Saliva has the potential to be an ideal medium for conducing point of care diagnostics as 30% of the molecules present are in circulation in the blood and specimen collection is non-invasive [1-3]. Generally, saliva is composed of 99.5% water, 0.3% proteins and 0.2% inorganic markers and trace substances [4]. Saliva contains many types of biomarkers including glycoproteins, immunoglobulins, blood type substances, enzymes, electrolytes and hormones [4-6]. In addition to biomarkers and water, saliva also contains shaded squamous epithelial cells, white and red blood cells, microorganisms, and high molecular weight mucins [1, 7]. The limitations, however, to the use of saliva as a diagnostic medium include the lack of standardized sample collection devices, low analyte concentrations (pg/mL), diurnal variations of some analytes, and vary significantly in physical properties such as viscosity [1, 4, 5]. Therefore, the process for collection and preparation of oral fluids is of importance. Generally, the rheological behavior of saliva is based on viscous and elastic properties resulting from mucin conformation and/or the mucin type within glandular saliva [8, 9]. Moreover, salivary viscosity can vary with numerous manipulations such as collection, handling, ultrafiltration and carrying out analytical measurements.
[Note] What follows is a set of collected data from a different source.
<file path="config.mk">
export PLATFORM = sky130hd
export DESIGN_NAME = pcdb_front
export DESIGN_NICKNAME = d
export VERILOG_FILES = /design/src/hw/rtl/pcdb_pkg.sv /design/src/hw/rtl/pcdb_front.sv
export SDC_FILE = /design/constraint.sdc
export NUM_CORES = 1
export LEC_CHECK = 0
export BUFFER_PORTS_ARGS = -buffer_cell sky130_fd_sc_hd__buf_2
export CORE_MARGIN = 4
export CORE_UTILIZATION = 30
export DETAILED_ROUTE_END_ITERATION = 10
export PLACE_DENSITY = 0.55
export SLEW_MARGIN = 20
export SYNTH_ARGS = -nofsm -noshare
export SYNTH_HDL_FRONTEND = slang
export SYNTH_SLANG_ARGS = --single-unit
</file>
<file path="constraint.sdc">
create_clock -name clk -period 45.8 [get_ports clk]
set_clock_uncertainty 0.05 [all_clocks]
set_input_delay 2.29 -clock clk [delete_from_list [all_inputs] [get_ports clk]]
set_output_delay 2.29 -clock clk [all_outputs]
set_load 0.005 [all_outputs]
</file>
==> config.mk <==
export PLATFORM = sky130hd
export DESIGN_NAME = spi9_panel_register_writer_top
export DESIGN_NICKNAME = d
export VERILOG_FILES = /design/src/rtl/spi9_pkg.sv /design/src/rtl/spi9_panel_register_writer_top.sv
export VERILOG_INCLUDE_DIRS = /design/src /design/src/rtl
export SDC_FILE = /design/constraint.sdc
export NUM_CORES = 1
export LEC_CHECK = 0
export BUFFER_PORTS_ARGS = -buffer_cell sky130_fd_sc_hd__buf_2
export CAP_MARGIN = 20
export CELL_PAD_IN_SITES_DETAIL_PLACEMENT = 1
export CELL_PAD_IN_SITES_GLOBAL_PLACEMENT = 1
export CORE_UTILIZATION = 33
export CTS_CLUSTER_SIZE = 16
export DETAILED_ROUTE_END_ITERATION = 8
export PLACE_DENSITY = 0.65
export SYNTH_ARGS = -nofsm -noshare
export SYNTH_HDL_FRONTEND = slang
export SYNTH_SLANG_ARGS = --single-unit
==> constraint.sdc <==
create_clock -name clk -period 3.6 [get_ports clk]
set_input_delay 0.72 -clock clk [delete_from_list [all_inputs] [get_ports clk]]
set_output_delay 0.72 -clock clk [all_outputs]
set_load 0.005 [all_outputs]
<file path="config.mk">
export PLATFORM = sky130hd
export DESIGN_NAME = phacc_front
export DESIGN_NICKNAME = d
export VERILOG_FILES = /design/src/design/phacc_pkg.sv /design/src/design/phacc_front.sv
export SDC_FILE = /design/constraint.sdc
export NUM_CORES = 1
export LEC_CHECK = 0
export ABC_AREA = 1
export BUFFER_PORTS_ARGS = -buffer_cell sky130_fd_sc_hd__buf_2
export CAP_MARGIN = 20
export CORE_MARGIN = 8
export CORE_UTILIZATION = 29
export DETAILED_ROUTE_END_ITERATION = 7
export MAX_ROUTING_LAYER = met4
export PLACE_DENSITY = 0.84
export SYNTH_ARGS = -nofsm -noshare
export SYNTH_HDL_FRONTEND = slang
export SYNTH_SLANG_ARGS = --single-unit
</file>
<file path="constraint.sdc">
create_clock -name vclk -period 1.25
set_input_delay 0.125 -clock vclk [all_inputs]
set_output_delay 0.125 -clock vclk [all_outputs]
set_load 0.01 [all_outputs]
</file>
Precipitation of mucins using chemicals such as cetyltrimethylammonium bromide or adjusting the pH, which can also decrease viscosity [4, 7]. These methods, however, can influence the biomolecules of interest and may impact on the biomolecular composition in saliva [4]. To design point of care devices that are amenable for use in remote resource limited areas, protocols should avoid the use of sophisticated equipment such as a centrifuge as they may not be available; hence, simple and low-cost methodologies should be incorporated in devices such that testing can be done in the field.

Nitrite and pH are the most of common inorganic markers that have been investigated in saliva [6, 10]. The nitrite levels are dependent on the nitrate uptake from foods or drinks [11]. Approximately 25% of oral nitrate intake from food is concentrated and excreted by salivary glands and is reduced to nitrite by facultative anaerobic bacteria [11-13]. Therefore, salivary nitrite can be used for monitoring whether sufficient, safe or excessive levels of nitrate consumption is being practiced [14]. Moreover, nitrite can react with secondary amines and amides to form various N-nitroso compounds [15]. Several studies have been reported highlighting the carcinogenicity of these N-nitroso compounds in animals and in higher primates [16]. In addition, nitrite might be used as a biomarker for oral cancer due to elevated nitrite levels in saliva from oral cancer patients when compared to saliva collected from healthy individuals [17]. Besides being a biomarker for oral cancer [17, 18], nitrite levels in saliva might be useful for diagnosis and monitoring in periodontal disease and previous studies have been reported the severity of periodontal disease related to salivary nitrite concentration [13, 19]. Additionally, high levels of nitrite can react with hemoglobin to develop methaemoglobinaemia in infants, a condition where elevated levels of methemoglobin are present in the blood [20].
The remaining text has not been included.